An important decomposition of any vector \(y\in\mathbb{R}^n\) is \[y=QQ'y+(I-QQ')y=QQ'y+Q_\perp Q_\perp'y,\] which implies a corresponding decomposition of the sum of squares \[y'y=y'QQ'y+y'Q_\perp Q_\perp'y.\]
Consider the problem of finding the vector \(z\) in the column-space of \(X\) which is closest to \(y\) in the least-squares sense. This is the same as finding \(b\) such that \((y-Qb)'(y-Qb)\) is minimized over \(b\), where \(Q\) is an orthonormal basis for the column-space of \(X\). Now \[ (y-Qb)'(y-Qb)=y'y-2y'Qb+b'b=y'y-y'QQ'y+(b-Q'y)'(b-Q'y) \] which is equal to its minimum value \[ y'y-y'QQ'y=y'(I-QQ')y=y'Q_\perp Q_\perp'y \] for \(b=Q'y\) and thus \(Qb=QQ'y\).

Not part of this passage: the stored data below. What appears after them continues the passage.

`flow/config.mk`:
```
export PLATFORM = sky130hd
export DESIGN_NAME = sumador_fixed
export DESIGN_NICKNAME = sumador_fixed
export VERILOG_FILES = /design/flow/design.v
export SDC_FILE = /design/flow/constraint.sdc
export NUM_CORES = 4
export LEC_CHECK = 1
export CORE_AREA = 10 10 74 74
export DIE_AREA = 0 0 84 84
```
`flow/constraint.sdc`:
```
current_design sumador_fixed

set clk_period 17.2
set clk_io_pct 0.2

create_clock -name clk0 -period $clk_period

set non_clock_inputs [all_inputs -no_clocks]
set_input_delay [expr $clk_period * $clk_io_pct] -clock clk0 $non_clock_inputs
set_output_delay [expr $clk_period * $clk_io_pct] -clock clk0 [all_outputs]
```
`flow/design.v`:
```
module sumador_fixed 
#(
    parameter NBA  =16, parameter  NBFA  =14,  
    parameter NBB  =12, parameter  NBFB  =11,  
    parameter NBS1 =11,  parameter NBFS1 =10,  
    parameter NBS2 =9 ,  parameter NBFS2 =8    
)
(
    input signed   [NBA-1:0]  i_saa_aa,               
    input signed   [NBB-1:0]  i_sbb_bb,               
    output signed  [NBA:0]    o_sxx_xx_full,          
    output signed  [NBS1-1:0] o_s11_11_over_trunc,    
    output signed  [NBS1-1:0] o_s11_11_satu_trunc,    
    output signed  [NBS2-1:0] o_s22_22_satu_round     
);
localparam NEA   =  NBA  - NBFA;
localparam NEB   =  NBB  - NBFB;
localparam NES1  =  NBS1 - NBFS1;
localparam NES2  =  NBS2 - NBFS2;
localparam DOT   =  NEA-NBFA-1;
localparam DEAB  =  NEA  - NEB;
localparam DFAB  =  NBFA - NBFB;
wire signed [NBA  :0] s_full;
wire signed [NBA-1:0] s_aj_sbb_bb;
wire signed [NBS1 :0] s_trunc_sat;
wire signed [NBS2  :0] s_s22_22;
wire signed [NBS2+1:0] s_s22_22_round;
wire signed [NBS2-1:0]  s_s22_22_round_satu;
assign s_aj_sbb_bb = {{DEAB{i_sbb_bb[NBB-1]}},i_sbb_bb,{DFAB{1'b0}}}; 
assign s_full = i_saa_aa + s_aj_sbb_bb;  
assign s_trunc_sat = &s_full[NBA : NEA-DOT-NES1] || ~|s_full[NBA : NEA-DOT-NES1] ? s_full[NEA-DOT-NES1 -: NBS1]:
                     &s_full[NBA]                                                ? {1'b1,{10{1'b0}}} : 
                                                                                   {1'b0,{10{1'b1}}} ; 
assign s_s22_22 = s_full[NEA-DOT-NES2 -:NBS2+1];
assign s_s22_22_round = s_s22_22 + 1'b1;
assign s_s22_22_round_satu = &s_s22_22_round[NBS2+1:NBS2] || ~|s_s22_22_round[NBS2+1:NBS2] ? s_s22_22_round[NBS2:1] :
                             &s_s22_22_round[NBS2+1]                            ? {1'b1,{NBFS2{1'b0}}} : 
                                                                              {1'b0,{NBFS2{1'b1}}} ; 
assign o_sxx_xx_full = s_full;
assign o_s11_11_over_trunc = s_full[NEA-DOT-NES1 -: NBS1];
assign o_s11_11_satu_trunc = s_trunc_sat;
assign o_s22_22_satu_round = s_s22_22_round_satu;
endmodule
```
`flow/run.sh`:
```
#!/bin/bash
# OpenROAD 26Q1-2900-gdf79404cd8, Yosys 0.63+post, stock flow scripts
make -C /OpenROAD-flow-scripts/flow DESIGN_CONFIG=/design/flow/config.mk WORK_HOME=/design/flow/orfs finish
```
==> results.yml <==
# physical design summary
timing:
  worst_max_slew_margin_expressed_relative_to_the_limit_pct: 58.0
  rsz0062_at_grt: "no"
  maxSlewViolCount: 0
  postLayoutSetupSlackWorst_ns: 6.84
  finalSetupViolations: 0
  tightestPinTransition_ns: 0.626
  post-route-min-period_ns: 10.36
  fin_crit_sh_pct: 60.3
  fmaxAchievable_mhz: 96.5
  fin_hold_ws_ns: 6.88
  totalNegativeSetupSlack_ns: 0
  final_hold_violation_tally: 0
yosys:
  yosys.area.top_type: "sky130_fd_sc_hd__ha_1"
  synth.top_cell.area_share_pct: 14.5
  ys_seq_share_pct: 0
  netlist_instances: 170
  avgSynthCellArea_um2: 7.10
  yosysUniqueCellTypes: 44
  synth_area_um2: 1210
  synth_stat.cells: 170
  top_cells_by_count: "sky130_fd_sc_hd__buf_4, sky130_fd_sc_hd__ha_1, sky130_fd_sc_hd__nand3_1"
  synth_chip_area_um2: 1210
  area_leaders: "sky130_fd_sc_hd__ha_1, sky130_fd_sc_hd__buf_4, sky130_fd_sc_hd__nand3_1"
  synth-warning-count: 0
routing:
  detail_route.first_pass.iterations: 4
  post-route-drc-count: 0
  route.detailed.vias_per_inst: 4.93
  detail_route.antenna_diodes: 0
  route.final.wire_length_um: 3840
  routed-via-count: 1350
  average_wire_length_per_cell_after_detail_routing_um: 14.0
  drt_iter0_markers: 39
  drt.antenna.violating_nets: 0
placement:
  hpwlAfterDp_um: 3420
  dp_worst_setup_slack_ns: 6.85
  io_buffer_count: 70
  dpl_cell_area_um2: 1860
  globalplace.congestion: 0.809
  placed_cells_incl_taps: 274
final_layout:
  final_util_pct: 46.7
  drive_above_1_share_pct: 7.14
  post-route-cell-area_um2: 1860
  n_fill_cell: 392
  layout.clock_buffers: 0
  ff_count: 0
  seq_area_um2: 0
  instances_no_fill: 274
  final-comb-area_um2: 1040
  area.growth.synth_to_final_pct: 53.7
floorplan:
  floorplan.io_pins: 76
  die-height_um: 84
  die_w_um: 84
  row_count: 23
  initial_core_util_pct: 30.4
  core_region_area_um2: 3970
  die_ar_um2: 7060
grt:
  first_pass_grt_wire_length_um: 6220
  grt_antenna_before_repair: 0
  pin_count_of_the_biggest_net_entering_global_routing: 16
  grt_overflow: 0
  global_route.usage.total_pct: 10.0
  grt_pass1_vias: 1291
clock_network:
  cts_setup_buffers: 0
  cts_resized: 0
  cts_hold_repair.buffers: 0
job:
  warnings: 32
  drv.max_cap_violation_count: 0
setup_path:
  critical_path.endpoint_type: "output port"
  cp-start-kind: "input pin"
  cp.required_ns: 13.76
  cp_data_arrival_time_ns: 6.92
  worst-setup-path-type: "input pin to output port"
  crit_path_max_fanout: 6
run_status:
  run_status: "finished, final reports clean"
power_and_ir_drop:
  power_total_uw: 112
  power_density_nw_per_um2: 60.1
  vdd.ir_drop.worst_mv: 0.0191
  power_leakage_nw: 0.760
min_path:
  worst_hold_check_path_type: "input pin to output port"
cell families (layout without fill, tap and decap cells):
group / count (synthesis) / in the layout / share of synthesized area, %
AND/OR/NAND/NOR: 52 / 52 / 23.4
AND-OR/OR-AND: 62 / 62 / 36.4
buffers and inverters: 29 / 83 / 13.6
multiplexers: 1 / 1 / 1.24
adder cells (fa/ha/maj): 15 / 15 / 16.2
XOR/XNOR: 11 / 11 / 9.22
placed cells by master (no fill, tap or decap), drive strengths merged:
| master | count |
|---|---|
| mux2 | 1 |
| nor2 | 8 |
| a221oi | 1 |
| a21o | 7 |
| o2111a | 1 |
| o22ai | 2 |
| ha | 14 |
| o221ai | 1 |
| a211o | 3 |
| and3 | 5 |
| a221o | 1 |
| nor3 | 5 |
| o211ai | 6 |
| inv | 13 |
| fa | 1 |
| o31a | 3 |
| a2111oi | 2 |
| a2bb2oi | 2 |
| nand3 | 15 |
| o21ai | 15 |
| or3 | 1 |
| nand2b | 4 |
| a211oi | 2 |
| xor2 | 3 |
| xnor2 | 8 |
| nor4 | 1 |
| and2 | 3 |
| o2111ai | 1 |
| nand2 | 6 |
| a21oi | 15 |
| nor2b | 4 |
| clkdlybuf4s50 | 70 |
final cells by class:
cell class | count | area share, %
Tap cell | 50 | 3.37
Inverter | 13 | 2.63
Timing Repair Buffer | 70 | 37.8
Multi-Input combinational cell | 141 | 56.2
power breakdown:
part / leakage (nW) / switching (mW) / internal, mW
Sequential: 0 / 0 / 0
Combinational: 0.760 / 0.0448 / 0.0668
Clock: 0 / 0 / 0
worst max-delay path: stages:
cell and delay, ns:
sky130_fd_sc_hd__clkdlybuf4s50_1 0.40, sky130_fd_sc_hd__ha_1 0.26, sky130_fd_sc_hd__fa_1 0.43, sky130_fd_sc_hd__a21o_1 0.24, sky130_fd_sc_hd__a221oi_2 0.39, sky130_fd_sc_hd__xnor2_1 0.36, sky130_fd_sc_hd__and2_4 0.29, sky130_fd_sc_hd__and3_4 0.21
sky130_fd_sc_hd__mux2_4 0.30, sky130_fd_sc_hd__a21oi_2 0.12, sky130_fd_sc_hd__clkdlybuf4s50_1 0.47
final timing paths:
check   startpoint                endpoint  depth (start not counted)
max    i_saa_aa[3]  o_s22_22_satu_round[6]                         11
min    i_saa_aa[0]        o_sxx_xx_full[0]                          0
per-layer routing:
layer | part of all wire [%] | vias up | GRT usage [%]
li1 | - | 739 | -
met1 | 47 | 578 | 12.6
met2 | 48 | 33 | 18.2
met3 | 5.2 | 0 | 1.67
met4 | 0 | 0 | 0.152
met5 | 0 | - | 0
No activity file was given, so power comes from the tool's default toggle rates.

So \(QQ'y\) is the vector in the column-space of \(X\) closest to \(y\), i.e. the projection of \(y\) on the column-space. And \[y-QQy=Q_\perp Q_\perp'y\] is the residual, which also happens to be the vector in the null-space of \(X\) closest to \(y\), i.e. the projection of \(y\) on the null-space.